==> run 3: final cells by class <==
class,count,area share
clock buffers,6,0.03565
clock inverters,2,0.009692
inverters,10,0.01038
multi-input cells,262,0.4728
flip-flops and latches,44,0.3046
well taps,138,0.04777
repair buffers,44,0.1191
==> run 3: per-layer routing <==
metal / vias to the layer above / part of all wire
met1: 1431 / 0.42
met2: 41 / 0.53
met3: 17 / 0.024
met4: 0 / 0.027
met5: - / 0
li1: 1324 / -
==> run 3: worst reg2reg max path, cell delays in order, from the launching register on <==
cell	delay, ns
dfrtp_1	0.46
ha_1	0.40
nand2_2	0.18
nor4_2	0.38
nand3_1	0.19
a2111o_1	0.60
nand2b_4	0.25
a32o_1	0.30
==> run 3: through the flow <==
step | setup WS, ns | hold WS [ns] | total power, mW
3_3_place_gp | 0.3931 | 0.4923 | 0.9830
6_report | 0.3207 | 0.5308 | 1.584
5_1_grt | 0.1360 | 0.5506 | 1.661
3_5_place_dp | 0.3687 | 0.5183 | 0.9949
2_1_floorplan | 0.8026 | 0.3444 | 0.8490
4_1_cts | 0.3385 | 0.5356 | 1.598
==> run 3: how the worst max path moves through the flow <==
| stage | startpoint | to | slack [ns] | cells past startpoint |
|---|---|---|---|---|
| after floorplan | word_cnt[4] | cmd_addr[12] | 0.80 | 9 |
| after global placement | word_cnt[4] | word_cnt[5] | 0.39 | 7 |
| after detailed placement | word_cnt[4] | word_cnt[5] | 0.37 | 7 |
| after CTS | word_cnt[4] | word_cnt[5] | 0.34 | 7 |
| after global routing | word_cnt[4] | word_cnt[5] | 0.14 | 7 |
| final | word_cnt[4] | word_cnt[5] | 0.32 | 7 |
$ cat src/rtl/data_types_pkg.sv
// Shared types for the I2C environment.
//   i2c_op_t           : transfer direction taken from the address byte LSB
//   i2c_slave_state_t  : responder FSM states
//   I2C_ACK / I2C_NACK : SDA level of the acknowledge bit
package data_types_pkg;

  typedef enum logic {
    WRITE = 1'b0,
    READ  = 1'b1
  } i2c_op_t;

  typedef enum logic [3:0] {
    IDLE,
    ADDR,
    ADDR_ACK,
    WR_BYTE,
    WR_ACK,
    RD_LOAD,
    RD_BYTE,
    RD_MACK,
    IGNORE
  } i2c_slave_state_t;

  localparam logic I2C_ACK  = 1'b0;
  localparam logic I2C_NACK = 1'b1;

endpackage

$ cat src/rtl/i2c_line_sync.sv
// Synchronizes the resolved SCL/SDA bus wires into clk_i and flags bus events.
//   scl_i, sda_i : raw bus levels
//   scl_s, sda_s : synchronized levels, aligned with the flags below
//   scl_rise     : SCL went high          scl_fall  : SCL went low
//   start_det    : SDA fell while SCL high stop_det : SDA rose while SCL high
// A pin edge shows up on its flag SYNC_STAGES+1 cycles later.
module i2c_line_sync #(
  parameter int SYNC_STAGES = 2
) (
  input  logic clk_i,
  input  logic rst_i,
  input  logic scl_i,
  input  logic sda_i,
  output logic scl_s,
  output logic sda_s,
  output logic scl_rise,
  output logic scl_fall,
  output logic start_det,
  output logic stop_det
);

  logic [SYNC_STAGES-1:0] scl_sync_p0;
  logic [SYNC_STAGES-1:0] sda_sync_p0;
  logic                   scl_hist_p1;
  logic                   sda_hist_p1;
  logic                   scl_cur;
  logic                   sda_cur;

  assign scl_cur = scl_sync_p0[SYNC_STAGES-1];
  assign sda_cur = sda_sync_p0[SYNC_STAGES-1];

  // Flops reset to the idle bus level so reset release never fakes an edge.
  always_ff @(posedge clk_i or posedge rst_i) begin
    if (rst_i) begin
      scl_sync_p0 <= '1;
      sda_sync_p0 <= '1;
      scl_hist_p1 <= 1'b1;
      sda_hist_p1 <= 1'b1;
      scl_rise    <= 1'b0;
      scl_fall    <= 1'b0;
      start_det   <= 1'b0;
      stop_det    <= 1'b0;
    end else begin
      // stage p0: metastability chain
      scl_sync_p0[0] <= scl_i;
      sda_sync_p0[0] <= sda_i;
      for (int i = 1; i < SYNC_STAGES; i++) begin
        scl_sync_p0[i] <= scl_sync_p0[i-1];
        sda_sync_p0[i] <= sda_sync_p0[i-1];
      end
      // stage p1: history plus registered edge/condition flags
      scl_hist_p1 <= scl_cur;
      sda_hist_p1 <= sda_cur;
      scl_rise    <= scl_cur & ~scl_hist_p1;
      scl_fall    <= ~scl_cur & scl_hist_p1;
      start_det   <= scl_cur & scl_hist_p1 & sda_hist_p1 & ~sda_cur;
      stop_det    <= scl_cur & scl_hist_p1 & ~sda_hist_p1 & sda_cur;
    end
  end

  // The history flops hold the level that the registered flags describe.
  assign scl_s = scl_hist_p1;
  assign sda_s = sda_hist_p1;

endmodule

$ cat src/rtl/i2c_slave_rsp.sv
// I2C target answering a single address.
//   clk_i, rst_i          : system clock (>= 8x SCL), async active-high reset
//   scl_i, sda_i          : resolved bus wires
//   scl_o, sda_o          : open-drain drives, 0 = pull low, 1 = release
//   rx_data_o, rx_valid_o : last master-written byte, one-cycle strobe
//   tx_data_i, tx_valid_i : byte to return on a master read
//   tx_ready_o            : byte is consumed in the cycle this is high
//   op_o                  : direction of the current transfer
//   busy_o                : addressed, until STOP
module i2c_slave_rsp
  import data_types_pkg::*;
#(
  parameter int                        I2C_ADDR_WIDTH = 7,
  parameter int                        I2C_DATA_WIDTH = 8,
  parameter logic [I2C_ADDR_WIDTH-1:0] SLAVE_ADDR     = 7'h22,
  parameter int                        SYNC_STAGES    = 2
) (
  input  logic                      clk_i,
  input  logic                      rst_i,
  input  logic                      scl_i,
  input  logic                      sda_i,
  output logic                      scl_o,
  output logic                      sda_o,
  output logic [I2C_DATA_WIDTH-1:0] rx_data_o,
  output logic                      rx_valid_o,
  input  logic [I2C_DATA_WIDTH-1:0] tx_data_i,
  input  logic                      tx_valid_i,
  output logic                      tx_ready_o,
  output i2c_op_t                   op_o,
  output logic                      busy_o
);

  localparam int                CNT_W    = $clog2(I2C_DATA_WIDTH);
  localparam logic [CNT_W-1:0] LAST_BIT = CNT_W'(I2C_DATA_WIDTH - 1);

  logic                      scl_s;
  logic                      sda_s;
  logic                      scl_rise;
  logic                      scl_fall;
  logic                      start_det;
  logic                      stop_det;

  i2c_slave_state_t          state;
  logic [CNT_W-1:0]          bit_cnt;
  logic [I2C_DATA_WIDTH-1:0] shreg;
  logic [I2C_DATA_WIDTH-1:0] shreg_in;
  logic                      ack_pend;
  logic                      addr_hit;

  i2c_line_sync #(
    .SYNC_STAGES(SYNC_STAGES)
  ) u_sync (
    .clk_i    (clk_i),
    .rst_i    (rst_i),
    .scl_i    (scl_i),
    .sda_i    (sda_i),
    .scl_s    (scl_s),
    .sda_s    (sda_s),
    .scl_rise (scl_rise),
    .scl_fall (scl_fall),
    .start_det(start_det),
    .stop_det (stop_det)
  );

  assign shreg_in = {shreg[I2C_DATA_WIDTH-2:0], sda_s};
  assign addr_hit = (shreg_in[I2C_DATA_WIDTH-1 -: I2C_ADDR_WIDTH] == SLAVE_ADDR);

  // Ready is combinational so the capture and the handshake share one cycle.
  // Only load while SCL is really low so SDA never moves under a high clock.
  assign tx_ready_o = (state == RD_LOAD) && tx_valid_i && !scl_s && !start_det && !stop_det;

  // ack_pend marks "byte/ack bit sampled, act on the coming SCL fall".
  always_ff @(posedge clk_i or posedge rst_i) begin
    if (rst_i) begin
      state      <= IDLE;
      bit_cnt    <= '0;
      shreg      <= '0;
      ack_pend   <= 1'b0;
      scl_o      <= 1'b1;
      sda_o      <= 1'b1;
      rx_data_o  <= '0;
      rx_valid_o <= 1'b0;
      op_o       <= WRITE;
      busy_o     <= 1'b0;
    end else begin
      rx_valid_o <= 1'b0;
      if (stop_det) begin
        state    <= IDLE;
        ack_pend <= 1'b0;
        scl_o    <= 1'b1;
        sda_o    <= 1'b1;
        busy_o   <= 1'b0;
      end else if (start_det) begin
        state    <= ADDR;
        bit_cnt  <= '0;
        ack_pend <= 1'b0;
        scl_o    <= 1'b1;
        sda_o    <= 1'b1;
      end else begin
        unique case (state)
          IDLE, IGNORE: begin
          end
          ADDR: begin
            if (scl_rise && !ack_pend) begin
              shreg   <= shreg_in;
              bit_cnt <= bit_cnt + CNT_W'(1);
              if (bit_cnt == LAST_BIT) begin
                if (addr_hit) begin
                  op_o     <= i2c_op_t'(shreg_in[0]);
                  busy_o   <= 1'b1;
                  ack_pend <= 1'b1;
                end else begin
                  state <= IGNORE;
                end
              end
            end else if (scl_fall && ack_pend) begin
              sda_o    <= I2C_ACK;
              ack_pend <= 1'b0;
              state    <= ADDR_ACK;
            end
          end
          ADDR_ACK: begin
            if (scl_fall) begin
              sda_o   <= I2C_NACK;
              bit_cnt <= '0;
              if (op_o == READ) begin
                // Hold SCL from the start of the low phase until data is in.
                scl_o <= 1'b0;
                state <= RD_LOAD;
              end else begin
                state <= WR_BYTE;
              end
            end
          end
          WR_BYTE: begin
            if (scl_rise && !ack_pend) begin
              shreg   <= shreg_in;
              bit_cnt <= bit_cnt + CNT_W'(1);
              if (bit_cnt == LAST_BIT) begin
                rx_data_o  <= shreg_in;
                rx_valid_o <= 1'b1;
                ack_pend   <= 1'b1;
              end
            end else if (scl_fall && ack_pend) begin
              sda_o    <= I2C_ACK;
              ack_pend <= 1'b0;
              state    <= WR_ACK;
            end
          end
          WR_ACK: begin
            if (scl_fall) begin
              sda_o   <= I2C_NACK;
              bit_cnt <= '0;
              state   <= WR_BYTE;
            end
          end
          RD_LOAD: begin
            if (tx_ready_o) begin
              sda_o   <= tx_data_i[I2C_DATA_WIDTH-1];
              shreg   <= {tx_data_i[I2C_DATA_WIDTH-2:0], 1'b0};
              bit_cnt <= '0;
              scl_o   <= 1'b1;
              state   <= RD_BYTE;
            end else begin
              scl_o <= 1'b0;
            end
          end
          RD_BYTE: begin
            if (scl_fall) begin
              if (bit_cnt == LAST_BIT) begin
                sda_o <= I2C_NACK;
                state <= RD_MACK;
              end else begin
                sda_o   <= shreg[I2C_DATA_WIDTH-1];
                shreg   <= {shreg[I2C_DATA_WIDTH-2:0], 1'b0};
                bit_cnt <= bit_cnt + CNT_W'(1);
              end
            end
          end
          RD_MACK: begin
            if (scl_rise && !ack_pend) begin
              if (sda_s == I2C_ACK) ack_pend <= 1'b1;
              else                  state    <= IGNORE;
            end else if (scl_fall && ack_pend) begin
              ack_pend <= 1'b0;
              scl_o    <= 1'b0;
              state    <= RD_LOAD;
            end
          end
          default: state <= IDLE;
        endcase
      end
    end
  end

endmodule
$ cat config.mk
export PLATFORM = sky130hd
export DESIGN_NAME = i2c_slave_rsp
export DESIGN_NICKNAME = d
export VERILOG_FILES = /design/src/rtl/data_types_pkg.sv /design/src/rtl/i2c_line_sync.sv /design/src/rtl/i2c_slave_rsp.sv
export SDC_FILE = /design/constraint.sdc
export NUM_CORES = 1
export LEC_CHECK = 0
export CAP_MARGIN = 20
export CORE_ASPECT_RATIO = 1.75
export CORE_MARGIN = 4
export CORE_UTILIZATION = 49
export DETAILED_ROUTE_END_ITERATION = 7
export PLACE_DENSITY = 0.75
export SYNTH_ARGS = -nofsm -noshare
export SYNTH_HDL_FRONTEND = slang
export SYNTH_HIERARCHICAL = 1
export SYNTH_SLANG_ARGS = --single-unit
$ cat constraint.sdc
create_clock -name clk_i -period 1.9 [get_ports clk_i]
set_input_delay 0.38 -clock clk_i [delete_from_list [all_inputs] [get_ports clk_i]]
set_output_delay 0.38 -clock clk_i [all_outputs]
set_load 0.01 [all_outputs]
`src/rtl/mat_sq_seq_if.sv`:
```
// Load/result handshake bundle for mat_sq_seq: element stream in, result stream out,
// plus job control and status. The design sits on the slave side.
interface mat_sq_seq_if #(
  parameter int DATA_W = 26
);
  logic              start;
  logic              mode_sq;
  logic              in_valid;
  logic              in_ready;
  logic [DATA_W-1:0] in_data;
  logic              out_valid;
  logic              out_ready;
  logic [DATA_W-1:0] out_data;
  logic              busy;
  logic              done;
  logic              ovf;

  modport slave (
    input  start, mode_sq, in_valid, in_data, out_ready,
    output in_ready, out_valid, out_data, busy, done, ovf
  );

  modport master (
    output start, mode_sq, in_valid, in_data, out_ready,
    input  in_ready, out_valid, out_data, busy, done, ovf
  );
endinterface

```
`src/rtl/mat_sq_seq.sv`:
```
// Sequential NxN fixed-point matrix product (A*A or A*B), one MAC per cycle, N cycles per result,
// results held under out_ready backpressure. Define MAT_SQ_SAT_EN to saturate results and flag ovf.
module mat_sq_seq #(
  parameter int N      = 4,
  parameter int DATA_W = 26,
  parameter int FRAC_W = 13
) (
  input  logic          clk_mul,
  input  logic          rst_mul,
  mat_sq_seq_if.slave   bus
);

  localparam int IW    = $clog2(N);
  localparam int NN    = N * N;
  localparam int AW    = $clog2(NN);
  localparam int LW    = $clog2(2 * NN);
  localparam int PW    = 2 * DATA_W;
  localparam int ACC_W = PW + $clog2(N);
  localparam int HI_W  = ACC_W - FRAC_W - DATA_W + 1;

  typedef enum logic [1:0] {IDLE, LOAD, MAC, HOLD} state_e;

  state_e                    state_q, state_d;
  logic                      mode_q, mode_d;
  logic [LW-1:0]             ld_q, ld_d;
  logic [IW-1:0]             row_q, row_d;
  logic [IW-1:0]             col_q, col_d;
  logic [IW-1:0]             k_q, k_d;
  logic signed [ACC_W-1:0]   acc_q, acc_d;
  logic [DATA_W-1:0]         out_q, out_d;
  logic                      done_q, done_d;

  logic signed [DATA_W-1:0]  a_mem [NN];
  logic signed [DATA_W-1:0]  b_mem [NN];

  logic [LW-1:0]             ld_last;
  logic [AW-1:0]             b_wr;
  logic [AW-1:0]             a_addr, b_addr;
  logic signed [DATA_W-1:0]  a_op, b_op;
  logic signed [PW-1:0]      prod;
  logic signed [ACC_W-1:0]   acc_base, acc_sum;
  logic                      k_last;
  logic                      last_idx_col, last_idx_row;
  logic [DATA_W-1:0]         res;

  assign ld_last = mode_q ? LW'(NN - 1) : LW'(2 * NN - 1);
  assign b_wr    = AW'(ld_q - LW'(NN));

  // Operand buffers carry no reset so an aborted job leaves them intact.
  always_ff @(posedge clk_mul) begin
    if (!rst_mul && state_q == LOAD && bus.in_valid) begin
      if (ld_q < LW'(NN)) begin
        a_mem[ld_q[AW-1:0]] <= bus.in_data;
      end else begin
        b_mem[b_wr] <= bus.in_data;
      end
    end
  end

  assign a_addr = AW'(row_q) * AW'(N) + AW'(k_q);
  assign b_addr = AW'(k_q) * AW'(N) + AW'(col_q);
  assign a_op   = a_mem[a_addr];
  assign b_op   = mode_q ? a_mem[b_addr] : b_mem[b_addr];
  assign prod   = a_op * b_op;

  assign k_last       = (k_q == IW'(N - 1));
  assign last_idx_col = (col_q == IW'(N - 1));
  assign last_idx_row = (row_q == IW'(N - 1));

  assign acc_base = (k_q == '0) ? '0 : acc_q;
  assign acc_sum  = acc_base + {{(ACC_W - PW){prod[PW-1]}}, prod};

`ifdef MAT_SQ_SAT_EN
  logic sat_hit;
  logic ovf_q, ovf_d;

  // Result fits only when every bit above the kept window matches its sign bit.
  always_comb begin
    res     = acc_sum[FRAC_W+DATA_W-1:FRAC_W];
    sat_hit = 1'b0;
    if (acc_sum[ACC_W-1:FRAC_W+DATA_W-1] != {HI_W{acc_sum[ACC_W-1]}}) begin
      sat_hit = 1'b1;
      res     = acc_sum[ACC_W-1] ? {1'b1, {(DATA_W-1){1'b0}}}
                                 : {1'b0, {(DATA_W-1){1'b1}}};
    end
  end

  always_comb begin
    ovf_d = ovf_q;
    if (state_q == IDLE && bus.start) begin
      ovf_d = 1'b0;
    end else if (state_q == MAC && k_last && sat_hit) begin
      ovf_d = 1'b1;
    end
  end

  always_ff @(posedge clk_mul) begin
    if (rst_mul) begin
      ovf_q <= 1'b0;
    end else begin
      ovf_q <= ovf_d;
    end
  end

  assign bus.ovf = ovf_q;
`else
  assign res     = acc_sum[FRAC_W+DATA_W-1:FRAC_W];
  assign bus.ovf = 1'b0;
`endif

  always_comb begin
    state_d = state_q;
    mode_d  = mode_q;
    ld_d    = ld_q;
    row_d   = row_q;
    col_d   = col_q;
    k_d     = k_q;
    acc_d   = acc_q;
    out_d   = out_q;
    done_d  = 1'b0;
    unique case (state_q)
      IDLE: begin
        if (bus.start) begin
          state_d = LOAD;
          mode_d  = bus.mode_sq;
          ld_d    = '0;
          row_d   = '0;
          col_d   = '0;
          k_d     = '0;
        end
      end
      LOAD: begin
        if (bus.in_valid) begin
          if (ld_q == ld_last) begin
            state_d = MAC;
            ld_d    = '0;
          end else begin
            ld_d = ld_q + 1'b1;
          end
        end
      end
      MAC: begin
        acc_d = acc_sum;
        if (k_last) begin
          k_d     = '0;
          out_d   = res;
          state_d = HOLD;
        end else begin
          k_d = k_q + 1'b1;
        end
      end
      HOLD: begin
        if (bus.out_ready) begin
          state_d = MAC;
          if (last_idx_col) begin
            col_d = '0;
            if (last_idx_row) begin
              row_d   = '0;
              state_d = IDLE;
              done_d  = 1'b1;
            end else begin
              row_d = row_q + 1'b1;
            end
          end else begin
            col_d = col_q + 1'b1;
          end
        end
      end
      default: state_d = IDLE;
    endcase
  end

  always_ff @(posedge clk_mul) begin
    if (rst_mul) begin
      state_q <= IDLE;
      mode_q  <= 1'b0;
      ld_q    <= '0;
      row_q   <= '0;
      col_q   <= '0;
      k_q     <= '0;
      acc_q   <= '0;
      out_q   <= '0;
      done_q  <= 1'b0;
    end else begin
      state_q <= state_d;
      mode_q  <= mode_d;
      ld_q    <= ld_d;
      row_q   <= row_d;
      col_q   <= col_d;
      k_q     <= k_d;
      acc_q   <= acc_d;
      out_q   <= out_d;
      done_q  <= done_d;
    end
  end

  assign bus.in_ready  = (state_q == LOAD);
  assign bus.out_valid = (state_q == HOLD);
  assign bus.busy      = (state_q != IDLE);
  assign bus.done      = done_q;
  assign bus.out_data  = out_q;

endmodule

```
`src/flat_wrapper.sv`:
```
// flat-port wrapper written by rule: the top's interface ports become plain ports
module mat_sq_seq_flat 
#(
  parameter int N      = 4,
  parameter int DATA_W = 26,
  parameter int FRAC_W = 13
)
  (clk_mul, rst_mul, bus_start, bus_mode_sq, bus_in_valid, bus_in_data, bus_out_ready, bus_in_ready, bus_out_valid, bus_out_data, bus_busy, bus_done, bus_ovf);
  mat_sq_seq_if #(.DATA_W(DATA_W)) bus_i ();
  input  logic clk_mul;
  input  logic rst_mul;
  input wire logic [$bits(bus_i.start)-1:0] bus_start;
  input wire logic [$bits(bus_i.mode_sq)-1:0] bus_mode_sq;
  input wire logic [$bits(bus_i.in_valid)-1:0] bus_in_valid;
  input wire logic [$bits(bus_i.in_data)-1:0] bus_in_data;
  input wire logic [$bits(bus_i.out_ready)-1:0] bus_out_ready;
  output wire logic [$bits(bus_i.in_ready)-1:0] bus_in_ready;
  output wire logic [$bits(bus_i.out_valid)-1:0] bus_out_valid;
  output wire logic [$bits(bus_i.out_data)-1:0] bus_out_data;
  output wire logic [$bits(bus_i.busy)-1:0] bus_busy;
  output wire logic [$bits(bus_i.done)-1:0] bus_done;
  output wire logic [$bits(bus_i.ovf)-1:0] bus_ovf;
  assign bus_i.start = bus_start;
  assign bus_i.mode_sq = bus_mode_sq;
  assign bus_i.in_valid = bus_in_valid;
  assign bus_i.in_data = bus_in_data;
  assign bus_i.out_ready = bus_out_ready;
  assign bus_in_ready = bus_i.in_ready;
  assign bus_out_valid = bus_i.out_valid;
  assign bus_out_data = bus_i.out_data;
  assign bus_busy = bus_i.busy;
  assign bus_done = bus_i.done;
  assign bus_ovf = bus_i.ovf;
  mat_sq_seq #(.N(N), .DATA_W(DATA_W), .FRAC_W(FRAC_W)) u_core (.clk_mul(clk_mul), .rst_mul(rst_mul), .bus(bus_i));
endmodule
```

_YOUR GOAL_
Return the entries exactly through the "li1: 1324 /" line.

_FINAL ANSWER_
==> run 3: final cells by class <==
class,count,area share
clock buffers,6,0.03565
clock inverters,2,0.009692
inverters,10,0.01038
multi-input cells,262,0.4728
flip-flops and latches,44,0.3046
well taps,138,0.04777
repair buffers,44,0.1191
==> run 3: per-layer routing <==
metal / vias to the layer above / part of all wire
met1: 1431 / 0.42
met2: 41 / 0.53
met3: 17 / 0.024
met4: 0 / 0.027
met5: - / 0
li1: 1324 / -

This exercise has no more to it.